Sector-specific performance varied. Marine foods, gems and jewellery, and textile companies generally performed well. Computer software companies, however, reported a modest profit growth of 3.75%. Consumer goods firms' net sales growth was similar to the previous quarter, with domestic appliance makers experiencing a slight contraction, while automobile firms, especially those manufacturing two and three-wheelers, saw strong sales. Trump's punitive tariffs had no discernible impact on Q2 results.

Operating margins remained robust, at 12.6% for the manufacturing sector and 15.7% for the non-financial sector overall. Most importantly, Return on Capital Employed (ROCE) for the non-financial sector reached a multi-year high of 9.5% in the first half of FY26. The sector's debt-equity ratio is also notably low at 0.5.

Impact
Despite these strong financial metrics and low debt levels, Corporate India is hesitant to significantly expand capital expenditure (capex). Net fixed asset growth in the non-financial sector for H1 FY26 was a tepid 6.7%. This caution is attributed to persistent global uncertainties, including trade policies and volatile trade conditions, coupled with concerns about demand sustainability, making companies reluctant to commit to long-term capital investments.

The financial sector reported PAT growing by 9.1% year-on-year, with ROCE remaining steady around 5%.

Outlook for the second half of FY26 is positive, with expected tailwinds from GST rate cuts, festive spending, lower inflation, improved liquidity, and potential interest rate cuts from the Reserve Bank of India. Expectations of a trade deal with the US and reduced global uncertainty also contribute to positive market sentiment.

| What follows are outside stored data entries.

$ cat src/rtl/mgmt_pkg.sv
`timescale 1ns/1ps
package mgmt_pkg;
  localparam int ADDR_W     = 5;
  localparam int DATA_W     = 16;
  localparam int PRE_BITS   = 32;
  localparam int FRAME_BITS = PRE_BITS + 2 + 2 + 2*ADDR_W + 2 + DATA_W;
  localparam int IDX_W      = $clog2(FRAME_BITS);
  localparam int TA_POS     = FRAME_BITS - DATA_W - 2;
  localparam int DATA_POS   = FRAME_BITS - DATA_W;
  localparam int PHY_LSB    = 16;
  localparam int REG_LSB    = 21;
  localparam int OP_BIT     = 26;
  localparam int RV_BIT     = 27;
  localparam int BUSY_BIT   = 28;

  typedef struct packed {
    logic load;
    logic shiftNext;
    logic sampleIn;
    logic done;
  } mgmtStrobe_t;
endpackage

$ cat src/rtl/mgmt_ctrl.sv
`timescale 1ns/1ps
module mgmt_ctrl
  import mgmt_pkg::*;
#(
  parameter int CLK_DIV = 2
) (
  input  logic             clk,
  input  logic             rstN,
  input  logic             start,
  output mgmtStrobe_t      stb,
  output logic             busy,
  output logic             mdc,
  output logic [IDX_W-1:0] bitIdx
);
  localparam int DIV_W = (CLK_DIV > 1) ? $clog2(CLK_DIV) : 1;
  localparam logic [DIV_W-1:0] DIV_LAST = DIV_W'(CLK_DIV - 1);
  localparam logic [IDX_W-1:0] LAST_BIT = IDX_W'(FRAME_BITS - 1);

  logic [DIV_W-1:0] divCnt;
  logic tick;

  assign tick = busy && (divCnt == DIV_LAST);

  always_comb begin
    stb.load      = !busy && start;
    stb.sampleIn  = tick && !mdc;
    stb.shiftNext = tick && mdc && (bitIdx != LAST_BIT);
    stb.done      = tick && mdc && (bitIdx == LAST_BIT);
  end

  always_ff @(posedge clk) begin
    if (!rstN) begin
      busy   <= 1'b0;
      mdc    <= 1'b0;
      divCnt <= '0;
      bitIdx <= '0;
    end else if (!busy) begin
      busy   <= start;
      mdc    <= 1'b0;
      divCnt <= '0;
      bitIdx <= '0;
    end else if (tick) begin
      divCnt <= '0;
      mdc    <= ~mdc;
      if (mdc) begin
        if (bitIdx == LAST_BIT) busy <= 1'b0;
        else bitIdx <= bitIdx + 1'b1;
      end
    end else begin
      divCnt <= divCnt + 1'b1;
    end
  end
endmodule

Impact Rating: 7/10. This analysis of India Inc.'s performance is highly relevant for investors, providing insights into corporate health, investment trends, and future growth drivers. The divergence between strong profitability and weak capex is a key point for assessing long-term market potential.

Difficult Terms:

  • Capex (Capital Expenditure): Funds used by a company to acquire, upgrade, and maintain physical assets like property, buildings, or equipment.
  • Q2 FY26: The second quarter of the Indian financial year 2025-2026, typically covering the period from July 1, 2025, to September 30, 2025.
  • India Inc.: A collective term referring to the corporate sector of India.
  • Net Sales: The total revenue generated by a company from its sales of goods or services, after deducting returns, allowances, and discounts.
  • Profit After Tax (PAT): The net profit remaining for a company after all expenses, including taxes, have been deducted from its total revenue.
  • Base Effect: A statistical phenomenon where the comparison of economic data between two periods is influenced by the level of the data in the corresponding period of the previous year. A low base in the previous year can make current-period growth appear higher.
  • Operating Margins: A profitability ratio showing the percentage of revenue that remains after deducting the cost of goods sold and operating expenses.
  • Return on Capital Employed (ROCE): A profitability ratio that measures how efficiently a company is using its capital (debt and equity) to generate profits.
  • Debt-Equity Ratio: A financial leverage ratio that indicates the proportion of a company's financing that comes from debt versus equity. A lower ratio generally indicates lower financial risk.
  • GST: Goods and Services Tax, an indirect tax levied on the supply of most goods and services in India.
  • Deflationary Impact: The tendency for the general price level of goods and services to fall, often associated with a decline in aggregate demand.
  • Nominal GDP Growth: The growth in the market value of all final goods and services produced in an economy in a given year, measured at current prices without adjusting for inflation.
  • World Policy Uncertainty Index: A measure that tracks the level of uncertainty related to government policies across different countries.
  • World Trade Uncertainty Index: A measure that tracks the level of uncertainty related to global trade policies and conditions.